_Directions_
Select the lines below containing the word "flow".

_Dataset_

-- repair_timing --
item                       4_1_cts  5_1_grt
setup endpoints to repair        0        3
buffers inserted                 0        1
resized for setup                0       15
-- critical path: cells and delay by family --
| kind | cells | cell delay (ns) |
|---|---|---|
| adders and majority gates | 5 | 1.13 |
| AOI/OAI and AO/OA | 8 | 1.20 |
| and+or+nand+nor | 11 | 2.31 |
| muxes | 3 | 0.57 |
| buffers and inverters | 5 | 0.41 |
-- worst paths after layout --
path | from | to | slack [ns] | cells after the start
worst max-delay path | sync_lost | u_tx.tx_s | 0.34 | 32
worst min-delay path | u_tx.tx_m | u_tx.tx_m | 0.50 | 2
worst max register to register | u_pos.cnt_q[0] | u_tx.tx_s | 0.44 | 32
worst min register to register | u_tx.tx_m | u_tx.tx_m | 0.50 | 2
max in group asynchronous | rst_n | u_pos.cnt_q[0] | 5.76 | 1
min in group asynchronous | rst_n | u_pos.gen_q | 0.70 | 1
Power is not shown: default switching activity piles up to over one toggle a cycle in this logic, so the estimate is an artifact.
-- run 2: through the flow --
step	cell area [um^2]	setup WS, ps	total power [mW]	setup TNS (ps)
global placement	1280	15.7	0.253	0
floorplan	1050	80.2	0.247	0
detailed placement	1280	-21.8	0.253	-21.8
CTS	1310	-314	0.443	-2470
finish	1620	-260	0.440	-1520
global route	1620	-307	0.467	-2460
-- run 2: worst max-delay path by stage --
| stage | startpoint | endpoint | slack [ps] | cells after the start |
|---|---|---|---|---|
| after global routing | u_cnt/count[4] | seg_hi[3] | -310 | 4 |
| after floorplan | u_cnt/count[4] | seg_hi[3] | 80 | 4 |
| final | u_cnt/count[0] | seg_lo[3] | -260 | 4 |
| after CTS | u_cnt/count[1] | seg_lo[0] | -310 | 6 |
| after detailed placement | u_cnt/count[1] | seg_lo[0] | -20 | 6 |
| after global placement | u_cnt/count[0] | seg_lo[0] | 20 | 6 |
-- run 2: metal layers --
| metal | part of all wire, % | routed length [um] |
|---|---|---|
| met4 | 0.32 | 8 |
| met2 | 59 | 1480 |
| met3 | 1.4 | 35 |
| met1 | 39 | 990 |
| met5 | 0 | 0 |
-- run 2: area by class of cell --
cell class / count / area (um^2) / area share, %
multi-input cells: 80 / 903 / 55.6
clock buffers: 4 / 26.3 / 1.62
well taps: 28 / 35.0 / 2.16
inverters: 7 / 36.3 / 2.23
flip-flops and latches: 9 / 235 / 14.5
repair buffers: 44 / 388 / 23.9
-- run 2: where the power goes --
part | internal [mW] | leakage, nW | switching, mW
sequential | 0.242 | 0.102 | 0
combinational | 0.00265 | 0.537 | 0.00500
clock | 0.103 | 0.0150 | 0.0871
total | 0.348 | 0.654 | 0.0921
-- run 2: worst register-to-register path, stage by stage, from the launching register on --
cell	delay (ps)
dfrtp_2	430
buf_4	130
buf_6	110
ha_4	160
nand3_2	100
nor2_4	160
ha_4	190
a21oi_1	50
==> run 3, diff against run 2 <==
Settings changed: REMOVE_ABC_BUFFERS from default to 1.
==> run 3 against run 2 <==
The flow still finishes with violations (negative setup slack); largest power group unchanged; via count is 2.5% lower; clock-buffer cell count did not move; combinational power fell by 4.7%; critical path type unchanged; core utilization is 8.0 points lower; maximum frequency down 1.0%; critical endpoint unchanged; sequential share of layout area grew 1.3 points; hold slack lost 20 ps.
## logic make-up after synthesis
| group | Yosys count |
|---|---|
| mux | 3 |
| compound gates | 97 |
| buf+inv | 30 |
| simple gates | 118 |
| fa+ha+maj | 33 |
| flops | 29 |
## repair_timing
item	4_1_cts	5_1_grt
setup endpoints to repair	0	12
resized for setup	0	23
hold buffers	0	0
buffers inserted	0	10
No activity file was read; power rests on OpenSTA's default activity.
==> src/rtl/stmr_regs.sv <==
module stmr_regs
  import stmr_pkg::*;
#(
  parameter int CNT_W  = 6,
  parameter int DATA_W = 8
) (
  input  logic              clk,
  input  logic              rst_n,
  input  logic              wr_en,
  input  logic [ADDR_W-1:0] wr_addr,
  input  logic [DATA_W-1:0] wr_data,
  input  logic [ADDR_W-1:0] rd_addr,
  input  logic              sts,
  input  logic [CNT_W-1:0]  cnt,
  output logic              en,
  output logic [CNT_W-1:0]  period,
  output logic              period_we,
  output logic [CNT_W-1:0]  period_new,
  output logic              clr,
  output logic [DATA_W-1:0] rd_data
);
  localparam int PAD_W = DATA_W - CNT_W;

  logic unused_hi;
  assign unused_hi = ^wr_data[DATA_W-1:CNT_W];

  logic ctrl_we;
  assign ctrl_we    = wr_en && (wr_addr == A_CTRL);
  assign period_we  = wr_en && (wr_addr == A_PERIOD);
  assign clr        = wr_en && (wr_addr == A_STAT) && wr_data[0];
  assign period_new = wr_data[CNT_W-1:0];

  always_ff @(posedge clk or negedge rst_n) begin
    if (!rst_n) begin
      en     <= 1'b0;
      period <= '0;
    end else begin
      if (ctrl_we)   en     <= wr_data[0];
      if (period_we) period <= period_new;
    end
  end

  always_comb begin
    unique case (stmr_addr_e'(rd_addr))
      A_CTRL:   rd_data = {{(DATA_W-1){1'b0}}, en};
      A_PERIOD: rd_data = {{PAD_W{1'b0}}, period};
      A_STAT:   rd_data = {{(DATA_W-1){1'b0}}, sts};
      A_COUNT:  rd_data = {{PAD_W{1'b0}}, cnt};
      default:  rd_data = '0;
    endcase
  end

  // enable and period change only through writes
  p_cfg_keep_r8: assert property (@(posedge clk) disable iff (!rst_n)
    !wr_en |=> ($stable(en) && $stable(period)));

  // a period write lands masked to the field width
  p_period_wr_r2: assert property (@(posedge clk) disable iff (!rst_n)
    period_we |=> (period == $past(wr_data[CNT_W-1:0])));
endmodule

==> src/rtl/stmr_unit.sv <==
module stmr_unit
  import stmr_pkg::*;
#(
  parameter int CNT_W  = 6,
  parameter int DATA_W = 8
) (
  input  logic              clk,
  input  logic              rst_n,
  input  logic              soft_rst,
  input  logic              stop,
  input  logic              tick,
  input  logic              wr_en,
  input  logic [ADDR_W-1:0] wr_addr,
  input  logic [DATA_W-1:0] wr_data,
  input  logic [ADDR_W-1:0] rd_addr,
  output logic [DATA_W-1:0] rd_data,
  output logic              irq_o
);
  logic             en, sts, clr, expire, period_we, hold;
  logic [CNT_W-1:0] period, period_new, cnt;

  assign hold = soft_rst | stop;

  stmr_regs #(.CNT_W(CNT_W), .DATA_W(DATA_W)) u_regs (
    .clk(clk), .rst_n(rst_n), .wr_en(wr_en), .wr_addr(wr_addr),
    .wr_data(wr_data), .rd_addr(rd_addr), .sts(sts), .cnt(cnt),
    .en(en), .period(period), .period_we(period_we),
    .period_new(period_new), .clr(clr), .rd_data(rd_data)
  );

  stmr_count #(.CNT_W(CNT_W)) u_count (
    .clk(clk), .rst_n(rst_n), .load(period_we), .load_val(period_new),
    .hold(hold), .period(period), .tick(tick), .cnt(cnt), .expire(expire)
  );

  stmr_flag u_flag (
    .clk(clk), .rst_n(rst_n), .expire(expire), .clr(clr), .en(en),
    .sts(sts), .irq(irq_o)
  );

  // coming out of hard reset nothing is pending
  p_reset_quiet_r1: assert property (@(posedge clk)
    !rst_n |=> !irq_o);
endmodule

==> config.mk <==
export PLATFORM = sky130hd
export DESIGN_NAME = stmr_unit
export DESIGN_NICKNAME = d
export VERILOG_FILES = /design/src/rtl/stmr_pkg.sv /design/src/rtl/stmr_count.sv /design/src/rtl/stmr_flag.sv /design/src/rtl/stmr_regs.sv /design/src/rtl/stmr_unit.sv
export SDC_FILE = /design/constraint.sdc
export NUM_CORES = 1
export LEC_CHECK = 0
export BUFFER_PORTS_ARGS = -buffer_cell sky130_fd_sc_hd__buf_2
export CAP_MARGIN = 20
export CORE_MARGIN = 4
export CORE_UTILIZATION = 50
export DETAILED_ROUTE_END_ITERATION = 6
export GPL_ROUTABILITY_DRIVEN = 0
export GPL_TIMING_DRIVEN = 0
export PLACE_DENSITY = 0.79
export SKIP_LAST_GASP = 1
export SLEW_MARGIN = 20
export SYNTH_ARGS = -nofsm -noshare
export SYNTH_HDL_FRONTEND = slang
export SYNTH_SLANG_ARGS = --single-unit
==> constraint.sdc <==
create_clock -name clk -period 2.77 [get_ports clk]
set_input_delay 0.1385 -clock clk [delete_from_list [all_inputs] [get_ports clk]]
set_output_delay 0.1385 -clock clk [all_outputs]
set_load 0.02 [all_outputs]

_Result below_
-- run 2: through the flow --
The flow still finishes with violations (negative setup slack); largest power group unchanged; via count is 2.5% lower; clock-buffer cell count did not move; combinational power fell by 4.7%; critical path type unchanged; core utilization is 8.0 points lower; maximum frequency down 1.0%; critical endpoint unchanged; sequential share of layout area grew 1.3 points; hold slack lost 20 ps.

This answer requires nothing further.